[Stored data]
+++

$ cat src/hw/rtl/ps2a_pkg.sv
package ps2a_pkg;

  localparam logic [7:0] ScPrefix  = 8'hE0;
  localparam logic [7:0] ScKpDel   = 8'h53;
  localparam logic [6:0] ScLShift  = 7'd42;
  localparam logic [6:0] ScRShift  = 7'd54;
  localparam logic [6:0] ScCaps    = 7'd58;
  localparam logic [6:0] ChBackspc = 7'h08;

  typedef enum logic [1:0] {
    OP_NONE = 2'd0,
    OP_PUSH = 2'd1,
    OP_POP  = 2'd2
  } op_kind_e;

  typedef struct packed {
    op_kind_e   kind;
    logic [6:0] ch;
  } op_t;

  // US layout, unshifted; zero means no character
  function automatic logic [6:0] plain_char(input logic [6:0] code);
    logic [6:0] ch;
    ch = 7'h00;
    case (code)
      7'd1:  ch = 7'h1B;
      7'd2:  ch = 7'h31;
      7'd3:  ch = 7'h32;
      7'd4:  ch = 7'h33;
      7'd5:  ch = 7'h34;
      7'd6:  ch = 7'h35;
      7'd7:  ch = 7'h36;
      7'd8:  ch = 7'h37;
      7'd9:  ch = 7'h38;
      7'd10: ch = 7'h39;
      7'd11: ch = 7'h30;
      7'd12: ch = 7'h2D;
      7'd13: ch = 7'h3D;
      7'd14: ch = 7'h08;
      7'd15: ch = 7'h09;
      7'd16: ch = 7'h71;
      7'd17: ch = 7'h77;
      7'd18: ch = 7'h65;
      7'd19: ch = 7'h72;
      7'd20: ch = 7'h74;
      7'd21: ch = 7'h79;
      7'd22: ch = 7'h75;
      7'd23: ch = 7'h69;
      7'd24: ch = 7'h6F;
      7'd25: ch = 7'h70;
      7'd26: ch = 7'h5B;
      7'd27: ch = 7'h5D;
      7'd28: ch = 7'h0A;
      7'd30: ch = 7'h61;
      7'd31: ch = 7'h73;
      7'd32: ch = 7'h64;
      7'd33: ch = 7'h66;
      7'd34: ch = 7'h67;
      7'd35: ch = 7'h68;
      7'd36: ch = 7'h6A;
      7'd37: ch = 7'h6B;
      7'd38: ch = 7'h6C;
      7'd39: ch = 7'h3B;
      7'd40: ch = 7'h27;
      7'd41: ch = 7'h60;
      7'd43: ch = 7'h5C;
      7'd44: ch = 7'h7A;
      7'd45: ch = 7'h78;
      7'd46: ch = 7'h63;
      7'd47: ch = 7'h76;
      7'd48: ch = 7'h62;
      7'd49: ch = 7'h6E;
      7'd50: ch = 7'h6D;
      7'd51: ch = 7'h2C;
      7'd52: ch = 7'h2E;
      7'd53: ch = 7'h2F;
      7'd55: ch = 7'h2A;
      7'd57: ch = 7'h20;
      7'd71: ch = 7'h37;
      7'd72: ch = 7'h38;
      7'd73: ch = 7'h39;
      7'd74: ch = 7'h2D;
      7'd75: ch = 7'h34;
      7'd76: ch = 7'h35;
      7'd77: ch = 7'h36;
      7'd78: ch = 7'h2B;
      7'd79: ch = 7'h31;
      7'd80: ch = 7'h32;
      7'd81: ch = 7'h33;
      7'd82: ch = 7'h30;
      7'd83: ch = 7'h2E;
      default: ch = 7'h00;
    endcase
    return ch;
  endfunction

  // top-row digits only; keypad digits keep their plain form
  function automatic logic [6:0] shift_digit(input logic [6:0] code, input logic [6:0] ch);
    logic [6:0] r;
    r = ch;
    case (code)
      7'd2:  r = 7'h21;
      7'd3:  r = 7'h40;
      7'd4:  r = 7'h23;
      7'd5:  r = 7'h24;
      7'd6:  r = 7'h25;
      7'd7:  r = 7'h5E;
      7'd8:  r = 7'h26;
      7'd9:  r = 7'h2A;
      7'd10: r = 7'h28;
      7'd11: r = 7'h29;
      default: r = ch;
    endcase
    return r;
  endfunction

endpackage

+++

What to do – Exact repetition of every record is required.

Task result –
$ cat src/hw/rtl/ps2a_pkg.sv
package ps2a_pkg;

  localparam logic [7:0] ScPrefix  = 8'hE0;
  localparam logic [7:0] ScKpDel   = 8'h53;
  localparam logic [6:0] ScLShift  = 7'd42;
  localparam logic [6:0] ScRShift  = 7'd54;
  localparam logic [6:0] ScCaps    = 7'd58;
  localparam logic [6:0] ChBackspc = 7'h08;

  typedef enum logic [1:0] {
    OP_NONE = 2'd0,
    OP_PUSH = 2'd1,
    OP_POP  = 2'd2
  } op_kind_e;

  typedef struct packed {
    op_kind_e   kind;
    logic [6:0] ch;
  } op_t;

  // US layout, unshifted; zero means no character
  function automatic logic [6:0] plain_char(input logic [6:0] code);
    logic [6:0] ch;
    ch = 7'h00;
    case (code)
      7'd1:  ch = 7'h1B;
      7'd2:  ch = 7'h31;
      7'd3:  ch = 7'h32;
      7'd4:  ch = 7'h33;
      7'd5:  ch = 7'h34;
      7'd6:  ch = 7'h35;
      7'd7:  ch = 7'h36;
      7'd8:  ch = 7'h37;
      7'd9:  ch = 7'h38;
      7'd10: ch = 7'h39;
      7'd11: ch = 7'h30;
      7'd12: ch = 7'h2D;
      7'd13: ch = 7'h3D;
      7'd14: ch = 7'h08;
      7'd15: ch = 7'h09;
      7'd16: ch = 7'h71;
      7'd17: ch = 7'h77;
      7'd18: ch = 7'h65;
      7'd19: ch = 7'h72;
      7'd20: ch = 7'h74;
      7'd21: ch = 7'h79;
      7'd22: ch = 7'h75;
      7'd23: ch = 7'h69;
      7'd24: ch = 7'h6F;
      7'd25: ch = 7'h70;
      7'd26: ch = 7'h5B;
      7'd27: ch = 7'h5D;
      7'd28: ch = 7'h0A;
      7'd30: ch = 7'h61;
      7'd31: ch = 7'h73;
      7'd32: ch = 7'h64;
      7'd33: ch = 7'h66;
      7'd34: ch = 7'h67;
      7'd35: ch = 7'h68;
      7'd36: ch = 7'h6A;
      7'd37: ch = 7'h6B;
      7'd38: ch = 7'h6C;
      7'd39: ch = 7'h3B;
      7'd40: ch = 7'h27;
      7'd41: ch = 7'h60;
      7'd43: ch = 7'h5C;
      7'd44: ch = 7'h7A;
      7'd45: ch = 7'h78;
      7'd46: ch = 7'h63;
      7'd47: ch = 7'h76;
      7'd48: ch = 7'h62;
      7'd49: ch = 7'h6E;
      7'd50: ch = 7'h6D;
      7'd51: ch = 7'h2C;
      7'd52: ch = 7'h2E;
      7'd53: ch = 7'h2F;
      7'd55: ch = 7'h2A;
      7'd57: ch = 7'h20;
      7'd71: ch = 7'h37;
      7'd72: ch = 7'h38;
      7'd73: ch = 7'h39;
      7'd74: ch = 7'h2D;
      7'd75: ch = 7'h34;
      7'd76: ch = 7'h35;
      7'd77: ch = 7'h36;
      7'd78: ch = 7'h2B;
      7'd79: ch = 7'h31;
      7'd80: ch = 7'h32;
      7'd81: ch = 7'h33;
      7'd82: ch = 7'h30;
      7'd83: ch = 7'h2E;
      default: ch = 7'h00;
    endcase
    return ch;
  endfunction

  // top-row digits only; keypad digits keep their plain form
  function automatic logic [6:0] shift_digit(input logic [6:0] code, input logic [6:0] ch);
    logic [6:0] r;
    r = ch;
    case (code)
      7'd2:  r = 7'h21;
      7'd3:  r = 7'h40;
      7'd4:  r = 7'h23;
      7'd5:  r = 7'h24;
      7'd6:  r = 7'h25;
      7'd7:  r = 7'h5E;
      7'd8:  r = 7'h26;
      7'd9:  r = 7'h2A;
      7'd10: r = 7'h28;
      7'd11: r = 7'h29;
      default: r = ch;
    endcase
    return r;
  endfunction

endpackage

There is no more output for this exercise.